Chairs: C. Cirstea, F. Gadducci, H. Schlingloff Past Chairmen: M. Roggenbach, L. Schröder, T. Mossakowski, J. Fiadeiro, P. Mosses, H.-J. Kreowski
Fri, 01 November 2024 at 05:15 pm in Crete, Greece
Joint work with: Anton Chernev, Alexandre Goy, Helle Hvid Hansen, Clemens Kupke
Abstract: Infinite trees with countably many infinite branches, called thin trees, have been studied via methods from descriptive set theory, automata theory and algebra. We take a categorical approach to trees as the behaviours of coalgebras for a polynomial functor, and introduce syntactic representatives of thin trees via an initial algebra for a functor. Our central technical result is a characterisation of thin trees as the quotient of this initial algebra by a certain equation.
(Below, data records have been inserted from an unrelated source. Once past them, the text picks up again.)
File: src/rtl/alu_issue.sv
// Operand-fetch / issue stage in front of the integer ALU.
// Reads operands from alu_regfile, stalls on pending writes tracked by a
// scoreboard, and holds a registered bundle for the ALU.
//   i_clk, i_rst_n : clock, asynchronous active-low reset
//   bus (slave)    : decode handshake in, issue bundle out, writeback in
//
// state    | meaning
// ---------+-----------------------------------------------
// ST_EMPTY | no bundle held, iss_valid = 0
// ST_FULL  | bundle held on iss_*, waits for iss_ready
module alu_issue
    import alu_issue_pkg::*;
(
    input  logic  i_clk,
    input  logic  i_rst_n,
    alu_issue_if.slave bus
);

    localparam logic [0:0] ST_EMPTY = 1'b0;
    localparam logic [0:0] ST_FULL  = 1'b1;

    logic [0:0]      state;
    logic [NREG-1:0] pending;
    logic [NREG-1:0] wb_clr;
    logic [NREG-1:0] rd_set;
    logic [NREG-1:0] eff_pend;
    logic [NREG-1:0] pending_nxt;
    logic            hazard;
    logic            accept;
    logic [XLEN-1:0] rs1_data;
    logic [XLEN-1:0] rs2_data;

    alu_regfile u_regfile (
        .clk      (i_clk),
        .rst_n    (i_rst_n),
        .rs1_idx  (bus.dec_rs1),
        .rs2_idx  (bus.dec_rs2),
        .rs1_data (rs1_data),
        .rs2_data (rs2_data),
        .wb_valid (bus.wb_valid),
        .wb_rd    (bus.wb_rd),
        .wb_data  (bus.wb_data)
    );

    // A writeback landing this cycle already resolves its register's hazard,
    // since the operand is forwarded from the write port.
    always_comb begin
        wb_clr = '0;
        if (bus.wb_valid) begin
            wb_clr[bus.wb_rd] = 1'b1;
        end
    end

    assign eff_pend = pending & ~wb_clr;

    // pending[0] is held at 0, so index-0 terms never raise a hazard.
    assign hazard = eff_pend[bus.dec_rs1]
                  | (!bus.dec_use_imm & eff_pend[bus.dec_rs2])
                  | (bus.dec_rd_we & eff_pend[bus.dec_rd]);

    assign bus.iss_valid = (state == ST_FULL);
    assign bus.dec_ready = !hazard && (!bus.iss_valid || bus.iss_ready);
    assign accept        = bus.dec_valid && bus.dec_ready;

    always_comb begin
        rd_set = '0;
        if (accept && bus.dec_rd_we && (bus.dec_rd != '0)) begin
            rd_set[bus.dec_rd] = 1'b1;
        end
    end

    // Clear first, then OR in the new writer: a same-cycle set beats the clear.
    always_comb begin
        pending_nxt    = eff_pend | rd_set;
        pending_nxt[0] = 1'b0;
    end

    always_ff @(posedge i_clk or negedge i_rst_n) begin
        if (!i_rst_n) begin
            pending <= '0;
        end else begin
            pending <= pending_nxt;
        end
    end

    always_ff @(posedge i_clk or negedge i_rst_n) begin
        if (!i_rst_n) begin
            state <= ST_EMPTY;
        end else begin
            case (state)
                ST_EMPTY: if (accept) state <= ST_FULL;
                ST_FULL:  if (bus.iss_ready && !accept) state <= ST_EMPTY;
                default:  state <= ST_EMPTY;
            endcase
        end
    end

    always_ff @(posedge i_clk or negedge i_rst_n) begin
        if (!i_rst_n) begin
            bus.iss_a     <= '0;
            bus.iss_b     <= '0;
            bus.iss_op    <= ALU_ADD;
            bus.iss_rd    <= '0;
            bus.iss_rd_we <= 1'b0;
        end else if (accept) begin
            bus.iss_a     <= rs1_data;
            bus.iss_b     <= bus.dec_use_imm ? bus.dec_imm : rs2_data;
            bus.iss_op    <= bus.dec_op;
            bus.iss_rd    <= bus.dec_rd;
            bus.iss_rd_we <= bus.dec_rd_we;
        end
    end

endmodule

File: src/flat_wrapper.sv
// flat-port wrapper written by rule: the top's interface ports become plain ports
module alu_issue_flat import alu_issue_pkg::*;
  (i_clk, i_rst_n, bus_dec_valid, bus_dec_rs1, bus_dec_rs2, bus_dec_rd, bus_dec_op, bus_dec_use_imm, bus_dec_imm, bus_dec_rd_we, bus_dec_ready, bus_iss_valid, bus_iss_a, bus_iss_b, bus_iss_op, bus_iss_rd, bus_iss_rd_we, bus_iss_ready, bus_wb_valid, bus_wb_rd, bus_wb_data);
  alu_issue_if bus_i ();
  input  logic i_clk;
  input  logic i_rst_n;
  input wire logic [$bits(bus_i.dec_valid)-1:0] bus_dec_valid;
  input wire logic [$bits(bus_i.dec_rs1)-1:0] bus_dec_rs1;
  input wire logic [$bits(bus_i.dec_rs2)-1:0] bus_dec_rs2;
  input wire logic [$bits(bus_i.dec_rd)-1:0] bus_dec_rd;
  input wire logic [$bits(bus_i.dec_op)-1:0] bus_dec_op;
  input wire logic [$bits(bus_i.dec_use_imm)-1:0] bus_dec_use_imm;
  input wire logic [$bits(bus_i.dec_imm)-1:0] bus_dec_imm;
  input wire logic [$bits(bus_i.dec_rd_we)-1:0] bus_dec_rd_we;
  output wire logic [$bits(bus_i.dec_ready)-1:0] bus_dec_ready;
  output wire logic [$bits(bus_i.iss_valid)-1:0] bus_iss_valid;
  output wire logic [$bits(bus_i.iss_a)-1:0] bus_iss_a;
  output wire logic [$bits(bus_i.iss_b)-1:0] bus_iss_b;
  output wire logic [$bits(bus_i.iss_op)-1:0] bus_iss_op;
  output wire logic [$bits(bus_i.iss_rd)-1:0] bus_iss_rd;
  output wire logic [$bits(bus_i.iss_rd_we)-1:0] bus_iss_rd_we;
  input wire logic [$bits(bus_i.iss_ready)-1:0] bus_iss_ready;
  input wire logic [$bits(bus_i.wb_valid)-1:0] bus_wb_valid;
  input wire logic [$bits(bus_i.wb_rd)-1:0] bus_wb_rd;
  input wire logic [$bits(bus_i.wb_data)-1:0] bus_wb_data;
  assign bus_i.dec_valid = bus_dec_valid;
  assign bus_i.dec_rs1 = bus_dec_rs1;
  assign bus_i.dec_rs2 = bus_dec_rs2;
  assign bus_i.dec_rd = bus_dec_rd;
  assign bus_i.dec_op = bus_dec_op;
  assign bus_i.dec_use_imm = bus_dec_use_imm;
  assign bus_i.dec_imm = bus_dec_imm;
  assign bus_i.dec_rd_we = bus_dec_rd_we;
  assign bus_dec_ready = bus_i.dec_ready;
  assign bus_iss_valid = bus_i.iss_valid;
  assign bus_iss_a = bus_i.iss_a;
  assign bus_iss_b = bus_i.iss_b;
  assign bus_iss_op = bus_i.iss_op;
  assign bus_iss_rd = bus_i.iss_rd;
  assign bus_iss_rd_we = bus_i.iss_rd_we;
  assign bus_i.iss_ready = bus_iss_ready;
  assign bus_i.wb_valid = bus_wb_valid;
  assign bus_i.wb_rd = bus_wb_rd;
  assign bus_i.wb_data = bus_wb_data;
  alu_issue u_core (.i_clk(i_clk), .i_rst_n(i_rst_n), .bus(bus_i));
endmodule
File: config.mk
export PLATFORM = sky130hd
export DESIGN_NAME = alu_issue_flat
export DESIGN_NICKNAME = d
export VERILOG_FILES = /design/src/rtl/alu_issue_pkg.sv /design/src/rtl/alu_issue_if.sv /design/src/rtl/alu_regfile.sv /design/src/rtl/alu_issue.sv /design/src/flat_wrapper.sv
export SDC_FILE = /design/constraint.sdc
export NUM_CORES = 2
export LEC_CHECK = 0
export ABC_CLOCK_PERIOD_IN_PS = 4100
export BUFFER_PORTS_ARGS = -buffer_cell sky130_fd_sc_hd__buf_2
export CORE_MARGIN = 5
export CORE_UTILIZATION = 29
export DETAILED_ROUTE_END_ITERATION = 16
export PLACE_DENSITY = 0.55
export SLEW_MARGIN = 5
export SYNTH_ARGS = -nofsm -noshare
export SYNTH_HDL_FRONTEND = slang
export SYNTH_SLANG_ARGS = --single-unit
File: constraint.sdc
create_clock -name i_clk -period 4.1 [get_ports i_clk]
set_clock_uncertainty 0.15 [all_clocks]
set_input_delay 1.025 -clock i_clk [delete_from_list [all_inputs] [get_ports i_clk]]
set_output_delay 1.025 -clock i_clk [all_outputs]
set_load 0.03 [all_outputs]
To obtain this result, we prove that the trees which admit a representative are precisely the thin ones, and that each thin tree has a canonical representative to which all other representatives are equivalent. We use our categorical characterisation of thin trees to generalise the notion of thinness from trees to coalgebras. Finally, we give a syntactic definition of the rank of a thin tree, and show that this coincides with the notion of Cantor-Bendixson rank from descriptive set theory.